Start of Available data

From an optimization exercise on the open Yosys and OpenROAD flow, aimed at small area, a short achievable clock period and few clock cycles per item; shortcuts taken in it are not production practice.
In this exercise RTL edits were held to simulation tests only and were not proved equivalent to the original.

## JK
Design lac_gscale, start of the top module:
module lac_gscale (
    input  wire        clk,
    input  wire        rst_n,
    input  wire        in_valid,
    output wire        in_ready,
    input  wire [31:0] in_r0,
    output reg         out_valid,
    input  wire        out_ready,
    output reg  [31:0] out_s
);
    parameter [24:0] SQ_REG = 25'b0010101010100100010001000;
    parameter [13:0] DV_REG = 14'b10101010101010;
    parameter [13:0] DV_MID = 14'b00000000000000;
    localparam [6:0] ES_NAN = 7'd0, ES_INF = 7'd1, ES_ZERO = 7'd2;
    localparam integer CONV = 6;    
    reg  skid_valid;
    reg  [31:0] skid_s;
    wire adv = !skid_valid;
    assign in_ready = adv;
    reg        v0;
    reg [31:0] r0;
    always @(posedge clk) begin
        if (!rst_n) v0 <= 1'b0;
        else if (adv) v0 <= in_valid;
        if (adv) r0 <= in_r0;
    end
    wire [23:0] a_pre;
    wire        a_rup;
    wire [7:0]  a_e;
    wire [1:0]  a_sp;
    fp32_add u_add (.a(r0), .pre(a_pre), .rup(a_rup), .e0(a_e), .sp(a_sp));
    reg        v1;
    reg [23:0] pre1;
    reg        rup1;
    reg [7:0]  e01;
    reg [1:0]  sp1;
    always @(posedge clk) begin
        if (!rst_n) v1 <= 1'b0;
        else if (adv) v1 <= v0;
        if (adv) begin
            pre1 <= a_pre; rup1 <= a_rup; e01 <= a_e; sp1 <= a_sp;
        end
    end
    wire [24:0] rnd1 = {1'b0, pre1} + {24'd0, rup1};
    wire [22:0] f1 = rnd1[22:0];
    wire [7:0]  e1 = e01 + {7'd0, rnd1[24]};
    wire [8:0] t1 = {1'b0, e1} + 9'd1;
    wire [6:0] es_w = (sp1 == 2'd1) ? ES_NAN : (sp1 == 2'd2) ? ES_INF :
                      (sp1 == 2'd3) ? ES_ZERO : t1[7:1];
    wire odd1 = ~e1[0];    
    wire [1:0]  top2 = odd1 ? {1'b1, f1[22]} : 2'b01;
    wire [23:0] rest = odd1 ? {f1[21:0], 2'b00} : {f1[22:0], 1'b0};   
    wire [25:0] sq_R   [0:24];
    wire [26:0] sq_rem [0:24];
    wire [23:0] sq_rad [0:24];
    wire        sq_v   [0:24];
    wire [6:0]  sq_es  [0:24];
    assign sq_R[0]   = 26'd1;
    assign sq_rem[0] = {25'd0, top2 - 2'd1};
  ...
export LEC_CHECK = 0
export ABC_AREA = 1
export CAP_MARGIN = 20
export CORE_MARGIN = 2
export CORE_UTILIZATION = 40
export SLEW_MARGIN = 20
create_clock -name core_clock -period 30.0 [get_ports {clk}]
standard.sh (not shown) runs the stock make flow with config.mk's settings and CLKGATE_MAP_FILE= SYNTH_SCRIPT=/design/flow/synth_recipe.tcl, a recipe that flattens the netlist after the stock synthesis.
==> flow/flow/run.sh <==
#!/bin/bash
# Own flow: the standard layout (standard.sh: the standard synthesis,
# floorplan, placement, CTS, routing and finishing, all unchanged), with
# ORFS's timing repair (floorplan, CTS and global-route repair_timing) asked
# to keep SETUP_SLACK_MARGIN ns of setup slack at the design's clock period.
# The constraints (constraint.sdc) are the design's; only how hard the
# resizer works changes.  make's output goes to layout.log; ORFS writes each
# step's own log under orfs/logs.
set -euo pipefail
export SETUP_SLACK_MARGIN=22.8
bash standard.sh finish > layout.log 2>&1
JK | status: complete | timing, DRC, antenna: pass
Testbench counts of JK, summed over its fixed seeds: cycles 2,544, items 2,400.
Relative to JK, the following input files were edited for MS:
- CORE_UTILIZATION now 55, was 40
- ABC_AREA no longer set, was 1
-- flow/flow/run.sh --
<<< JK, line 8
# step's own log under orfs/logs.
set -euo pipefail
export SETUP_SLACK_MARGIN=22.8
bash standard.sh finish > layout.log 2>&1
>>> MS, line 8
# step's own log under orfs/logs.
set -euo pipefail
export SETUP_SLACK_MARGIN=22
bash standard.sh finish > layout.log 2>&1
==> comparison <==
MS ends up with a total cell area at the placement stage that is about 0.9% lower than in JK.
Average instance area after synthesis: MS vs JK up 18%
Compared with JK, MS has less setup slack.
Changes observed in MS relative to JK: wire length of the first global-routing pass shrank by 3.8%, core utilization of the finished layout went up, final antenna-violating net count neither gained nor lost much, post-placement setup slack now sits lower, peak per-stage delay on the critical path saw an increase.
Relative to MS, the following input files were edited for AL:
- a change of CORE_UTILIZATION from 55 to 40
- an added ABC_AREA of 1
==> flow/flow/run.sh <==
#!/bin/bash
# Own flow: the standard layout (standard.sh: the standard synthesis,
# floorplan, placement, CTS, routing and finishing, all unchanged), with
#  - ORFS's timing repair (floorplan, CTS and global-route repair_timing)
#    asked to keep SETUP_SLACK_MARGIN ns of setup slack at the design's
#    clock period;
#  - the port buffers that placement inserts on every input and output made
#    buf_4 cells rather than the default delay-buffer cells.
# The constraints (constraint.sdc) are the design's; only how the resizer
# and the port buffering work changes.  make's output goes to layout.log;
# ORFS writes each step's own log under orfs/logs.
set -euo pipefail
export SETUP_SLACK_MARGIN=22.4
export BUFFER_PORTS_ARGS="-buffer_cell sky130_fd_sc_hd__buf_4"
bash standard.sh finish > layout.log 2>&1
### Flow results
Dominant combinational cell family by area after synthesis = simple AND/OR/NAND/NOR gates: AL; dominant combinational cell family by area after synthesis = compound AO/OA/AOI/OAI gates: MS
Diff MS -> AL: critical path depth fell by 1; actual slew at the worst max-slew pin fell by 190 ps.
Measured against each other, AL and MS differ in number of antenna cells inserted, the higher figure coming from AL.
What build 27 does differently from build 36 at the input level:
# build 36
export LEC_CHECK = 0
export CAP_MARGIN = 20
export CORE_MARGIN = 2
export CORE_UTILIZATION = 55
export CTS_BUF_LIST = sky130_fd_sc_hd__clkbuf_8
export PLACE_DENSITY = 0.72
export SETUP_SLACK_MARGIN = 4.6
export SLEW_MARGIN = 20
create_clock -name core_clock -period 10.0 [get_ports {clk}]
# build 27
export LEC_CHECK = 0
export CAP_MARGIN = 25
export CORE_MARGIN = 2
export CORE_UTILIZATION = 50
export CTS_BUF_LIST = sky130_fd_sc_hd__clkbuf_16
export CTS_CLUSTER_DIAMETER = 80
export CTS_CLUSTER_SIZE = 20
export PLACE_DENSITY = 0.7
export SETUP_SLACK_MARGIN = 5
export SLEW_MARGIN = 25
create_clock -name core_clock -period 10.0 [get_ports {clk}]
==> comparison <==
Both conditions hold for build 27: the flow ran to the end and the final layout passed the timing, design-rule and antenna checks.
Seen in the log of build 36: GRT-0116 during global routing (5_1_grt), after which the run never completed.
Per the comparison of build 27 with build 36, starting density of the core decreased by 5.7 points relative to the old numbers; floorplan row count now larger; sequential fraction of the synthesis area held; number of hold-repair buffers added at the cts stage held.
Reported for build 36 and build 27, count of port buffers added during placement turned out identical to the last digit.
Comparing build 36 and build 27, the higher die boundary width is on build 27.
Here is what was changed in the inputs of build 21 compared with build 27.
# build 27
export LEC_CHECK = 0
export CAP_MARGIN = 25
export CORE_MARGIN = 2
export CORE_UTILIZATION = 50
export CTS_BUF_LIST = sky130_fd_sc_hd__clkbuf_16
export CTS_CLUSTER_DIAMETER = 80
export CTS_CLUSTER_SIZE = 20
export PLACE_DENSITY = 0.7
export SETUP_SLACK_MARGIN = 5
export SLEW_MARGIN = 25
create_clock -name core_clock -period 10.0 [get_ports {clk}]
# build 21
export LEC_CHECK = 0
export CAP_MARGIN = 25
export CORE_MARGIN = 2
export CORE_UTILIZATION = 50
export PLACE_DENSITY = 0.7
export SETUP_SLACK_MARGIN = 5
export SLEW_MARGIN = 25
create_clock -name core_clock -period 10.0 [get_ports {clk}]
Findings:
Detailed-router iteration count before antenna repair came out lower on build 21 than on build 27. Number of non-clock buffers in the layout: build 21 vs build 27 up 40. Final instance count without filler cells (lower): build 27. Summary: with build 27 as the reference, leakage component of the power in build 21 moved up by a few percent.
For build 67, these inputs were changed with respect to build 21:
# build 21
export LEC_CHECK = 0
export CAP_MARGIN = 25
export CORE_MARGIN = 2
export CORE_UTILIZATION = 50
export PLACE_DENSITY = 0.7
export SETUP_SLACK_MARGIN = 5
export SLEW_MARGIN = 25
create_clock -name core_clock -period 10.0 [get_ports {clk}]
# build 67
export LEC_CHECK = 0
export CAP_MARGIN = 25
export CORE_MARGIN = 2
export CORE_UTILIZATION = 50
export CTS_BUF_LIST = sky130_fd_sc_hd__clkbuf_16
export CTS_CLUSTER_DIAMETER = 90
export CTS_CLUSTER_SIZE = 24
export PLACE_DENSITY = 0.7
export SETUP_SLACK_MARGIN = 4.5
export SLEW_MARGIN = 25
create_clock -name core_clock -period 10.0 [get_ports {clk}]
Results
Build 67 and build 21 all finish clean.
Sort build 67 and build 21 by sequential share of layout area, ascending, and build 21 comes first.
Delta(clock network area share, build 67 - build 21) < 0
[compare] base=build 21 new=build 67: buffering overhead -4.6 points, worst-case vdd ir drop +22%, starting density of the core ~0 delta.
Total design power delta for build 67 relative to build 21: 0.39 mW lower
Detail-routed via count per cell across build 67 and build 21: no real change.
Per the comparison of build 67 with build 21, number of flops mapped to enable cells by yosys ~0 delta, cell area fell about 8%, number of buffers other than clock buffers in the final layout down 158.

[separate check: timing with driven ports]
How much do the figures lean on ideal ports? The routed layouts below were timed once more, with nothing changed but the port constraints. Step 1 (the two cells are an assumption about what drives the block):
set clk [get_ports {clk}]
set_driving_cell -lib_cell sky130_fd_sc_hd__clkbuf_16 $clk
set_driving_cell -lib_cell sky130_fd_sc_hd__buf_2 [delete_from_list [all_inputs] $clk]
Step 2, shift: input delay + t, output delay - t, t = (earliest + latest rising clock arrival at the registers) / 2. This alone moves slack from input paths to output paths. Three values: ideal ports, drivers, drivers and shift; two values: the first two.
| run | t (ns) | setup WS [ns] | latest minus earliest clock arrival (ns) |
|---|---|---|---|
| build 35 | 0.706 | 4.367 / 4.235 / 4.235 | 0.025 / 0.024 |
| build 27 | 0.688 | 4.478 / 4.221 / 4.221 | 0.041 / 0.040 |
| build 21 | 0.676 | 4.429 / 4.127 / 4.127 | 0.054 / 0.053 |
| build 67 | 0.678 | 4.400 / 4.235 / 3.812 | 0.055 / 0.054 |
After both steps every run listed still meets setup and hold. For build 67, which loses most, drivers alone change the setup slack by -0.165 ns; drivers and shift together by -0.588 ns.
Context: an optimization exercise on an open-source flow, tuned for small area, a short achievable clock period and few clock cycles. The choices shown serve that exercise and are no tape-out recipe. In this exercise RTL edits were held to simulation tests only and were not proved equivalent to the original. No activity file was given, so power comes from the tool's default toggle rates.

==> flow/design.v (excerpt) <==
module modbus_core (
    input  wire        clk,
    input  wire        rst,
    input  wire        rx_valid,
    input  wire [7:0]  rx_data,
    input  wire        rx_last,
    output wire        rx_ready,
    output wire        tx_valid,
    output wire [7:0]  tx_data,
    output wire        tx_last,
    input  wire        tx_ready,
    input  wire        host_en,
    input  wire        host_we,
    input  wire [1:0]  host_space,    
    input  wire [4:0]  host_addr,
    input  wire [15:0] host_wdata,
    output wire [15:0] host_rdata
);
export LEC_CHECK = 0
export CAP_MARGIN = 20
export CORE_MARGIN = 2
export CORE_UTILIZATION = 40
export PLACE_DENSITY = 0.72
export SLEW_MARGIN = 20
create_clock -name core_clock -period 12.0 [get_ports {clk}]
standard.sh (not shown) runs the stock make flow with config.mk's settings and CLKGATE_MAP_FILE= SYNTH_SCRIPT=/design/flow/synth_recipe.tcl, a recipe that flattens the netlist after the stock synthesis.
==> flow/flow/run.sh <==
#!/bin/bash
set -euo pipefail
bash standard.sh SETUP_SLACK_MARGIN=8 \
  "BUFFER_PORTS_ARGS=-buffer_cell sky130_fd_sc_hd__buf_4" \
  "CTS_ARGS=-sink_clustering_enable -repair_clock_nets -sink_clustering_size 25 -sink_clustering_max_diameter 50 -dont_use_dummy_load" \
  finish > flow.log 2>&1
Testbench counts at the start, summed over its fixed seeds: cycles 26,601.
Edit:
==> flow/flow/run.sh (replaced) <==
#!/bin/bash
set -euo pipefail
bash standard.sh SETUP_SLACK_MARGIN=8 \
  "BUFFER_PORTS_ARGS=-buffer_cell sky130_fd_sc_hd__buf_4" finish > flow.log 2>&1
--- a/flow/config.mk
+++ b/flow/config.mk
@@ -10,3 +10,4 @@
 export CORE_UTILIZATION = 40
-export PLACE_DENSITY = 0.72
+export CTS_CLUSTER_DIAMETER = 50
+export CTS_CLUSTER_SIZE = 25
 export SLEW_MARGIN = 20
The changed run produced a clean layout.
Area after synthesis stays the same.
First-iteration DRC count is lower by a few percent.
Design area grows by a few percent.
Die area is unchanged.
Power came out higher by roughly a tenth.
Edit:
==> flow/flow/run.sh (replaced) <==
#!/bin/bash
set -euo pipefail
bash standard.sh SETUP_SLACK_MARGIN=8 \
  "BUFFER_PORTS_ARGS=-buffer_cell sky130_fd_sc_hd__buf_4" \
  "CTS_ARGS=-sink_clustering_enable -repair_clock_nets -sink_clustering_size 25 -sink_clustering_max_diameter 50 -dont_use_dummy_load" \
  finish > flow.log 2>&1
--- a/flow/config.mk
+++ b/flow/config.mk
@@ -10,4 +10,2 @@
 export CORE_UTILIZATION = 40
-export CTS_CLUSTER_DIAMETER = 50
-export CTS_CLUSTER_SIZE = 25
 export SLEW_MARGIN = 20
After rerunning: The new run ran to the end with no violations; routed wire length fell by 1.3%; fmax went down by 0.81%; register-to-register slack is worse by 0.02 ns; synthesized area is unchanged.
Edit:
--- a/flow/config.mk
+++ b/flow/config.mk
@@ -7,5 +7,5 @@
 export LEC_CHECK = 0
-export CAP_MARGIN = 20
+export CAP_MARGIN = 10
 export CORE_MARGIN = 2
 export CORE_UTILIZATION = 40
-export SLEW_MARGIN = 20
+export SLEW_MARGIN = 10
Result: Wire length goes up by 0.52%; global-route usage climbs by 0.22 points; synthesized cell count does not change; count of clock-buffer cells in the layout drops by 5; clock power is lower by about 2%; setup slack is better by 0.060 ns; final area came out higher by 1.3%.


## rev 12
modbus_core, a different RTL version from the one above (not shown whole).
Size: about 5300 cells after synthesis, ~65 I/O pins.
==> flow/config.mk <==
export PLATFORM = sky130hd
export DESIGN_NAME = modbus_core
export DESIGN_NICKNAME = modbus_core
export VERILOG_FILES = /design/flow/design.v
export SDC_FILE = /design/flow/constraint.sdc
export NUM_CORES = 4
export LEC_CHECK = 0
export CAP_MARGIN = 20
export CORE_MARGIN = 2
export CORE_UTILIZATION = 40
export CTS_CLUSTER_DIAMETER = 60
export CTS_CLUSTER_SIZE = 30
export SLEW_MARGIN = 20
==> flow/constraint.sdc <==
create_clock -name core_clock -period 12.0 [get_ports {clk}]
set_input_delay 2.4000 -clock core_clock [delete_from_list [all_inputs] [get_ports {clk}]]
set_output_delay 2.4000 -clock core_clock [all_outputs]
set_load 0.01 [all_outputs]
==> flow/flow/run.sh <==
#!/bin/bash
set -euo pipefail
bash standard.sh SETUP_SLACK_MARGIN=8 finish > flow.log 2>&1
Rev 12 finished every step from synthesis to the final layout, and the layout passed the timing, design-rule and antenna checks.
Testbench counts of rev 12, summed over its fixed seeds: cycles 26,601.
The inputs of rev 13 differ from those of rev 12 as listed below.
- a deleted CTS_CLUSTER_DIAMETER that had been 60
- a deleted CTS_CLUSTER_SIZE that had been 30
==> flow/flow/run.sh <==
#!/bin/bash
set -euo pipefail
bash standard.sh SETUP_SLACK_MARGIN=7.5 finish > flow.log 2>&1
[summary]
- Rev 13 | stages: all done | timing, DRC, antenna: all pass
- Rev 12 was carried through to the last stage, and its layout satisfied the timing, design-rule and antenna checks.
- Weighted congestion at the end of routability-driven global placement for rev 13: 0.30% up relative to rev 12
- Rev 13 against rev 12: insertion delay to the later sink of the worst-skew pair flat; count of placed standard cells including taps grew by about 0.6%.


Setup of old:
Another version of the RTL of modbus_core (not shown whole).
For scale: about 5500 cells after synthesis, ~2100 flip-flops.
make LEC_CHECK=0 CAP_MARGIN=20 CORE_MARGIN=2 CORE_UTILIZATION=40 CTS_CLUSTER_DIAMETER=50 CTS_CLUSTER_SIZE=25 SETUP_SLACK_MARGIN=5 SLEW_MARGIN=20 finish   # period 12.0 ns
run.sh (not shown) runs the stock make flow with config.mk's settings and CLKGATE_MAP_FILE= SYNTH_SCRIPT=/design/flow/synth_recipe.tcl, a recipe that flattens the netlist after the stock synthesis.
Stock flow here: none of the scripts above is used.
Testbench counts of old, summed over its fixed seeds: cycles 26,601.
Modified inputs, new compared to old
Settings: SETUP_SLACK_MARGIN: 5 -> unset.
==> flow/flow/run.sh (new file) <==
#!/bin/bash
set -euo pipefail
bash standard.sh SETUP_SLACK_MARGIN=8 \
  "BUFFER_PORTS_ARGS=-buffer_cell sky130_fd_sc_hd__buf_4" finish > flow.log 2>&1
==> flow/standard.sh (new file) <==
#!/bin/bash
# synth_recipe.tcl (not shown) runs the flow's synth.tcl, then flattens the netlist and writes it again
# the make line also repeats each setting of config.mk as NAME=value (left out here)
make -C /OpenROAD-flow-scripts/flow DESIGN_CONFIG=/design/flow/config.mk WORK_HOME=/design/flow/orfs CLKGATE_MAP_FILE= SYNTH_SCRIPT=/design/flow/synth_recipe.tcl "${@:-finish}"
removed: flow/run.sh
==> notes.md <==
When the final numbers for new and old were put side by side, the final layout net count turned out to be smaller in old. Power per cell area on new is down relative to old. Route | new vs old | wire longer in new. Post-route total power: old vs new, no meaningful difference. The share of total power in sequential cells on new is in line with that on old. Min arrival time reported for the critical path endpoint across new and old: new. Final cell area: new above old. new ended with more met1 demand-to-capacity share in global routing than old. When new is set beside old, its combinational power turns out to be about 33% larger. Relative to old, the growth of design area from synthesis to finish of new is higher by 7.0 points.

-- afterwards: timing with drivers on the ports --
The flow's constraints put no driver on any port. The routed layouts listed below were extracted and timed again, unchanged, in two steps. Step 1, drivers: a clkbuf_16 drives clk and a buf_2 each remaining input, both assumed. Step 2 also shifts input and output timing later by t, the mid clock arrival at the registers, as if the neighbouring blocks saw the same clock. a / b / c = ideal / step 1 / step 2; a / b = the first two.
run	t (ns)	slack for setup (ns)	worst setup path at the end	latest minus earliest clock arrival (ns)	slew at the worst register clock pin (ns)
the first run of note 1	0.898	7.505 / 7.452 / 6.554	input to register	0.161 / 0.161	0.09 / 0.09
the second run of note 1	0.954	7.617 / 7.586 / 6.631	input to register	0.116 / 0.117	0.10 / 0.10
the third run of note 1	0.910	7.581 / 7.537 / 6.627	input to register	0.150 / 0.151	0.09 / 0.09
the fourth run of note 1	0.904	7.642 / 7.537 / 6.632	input to register	0.170 / 0.169	0.09 / 0.09
rev 12	0.938	7.592 / 7.646 / 6.708	input to register	0.114 / 0.114	0.12 / 0.12
rev 13	0.935	7.428 / 7.392 / 6.457	input to register	0.132 / 0.132	0.07 / 0.07
old	0.946	5.219 / 5.280 / 4.334	input to register	0.073 / 0.072	0.10 / 0.10
new	0.931	7.663 / 7.489 / 6.558	input to register	0.089 / 0.090	0.10 / 0.10
After both steps every run listed still meets setup and hold. For new, which loses most, drivers alone change the setup slack by -0.174 ns; drivers and shift together by -1.105 ns.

End of Available data

From the material above, please return each line containing "during".

Seen in the log of build 36: GRT-0116 during global routing (5_1_grt), after which the run never completed.
Reported for build 36 and build 27, count of port buffers added during placement turned out identical to the last digit.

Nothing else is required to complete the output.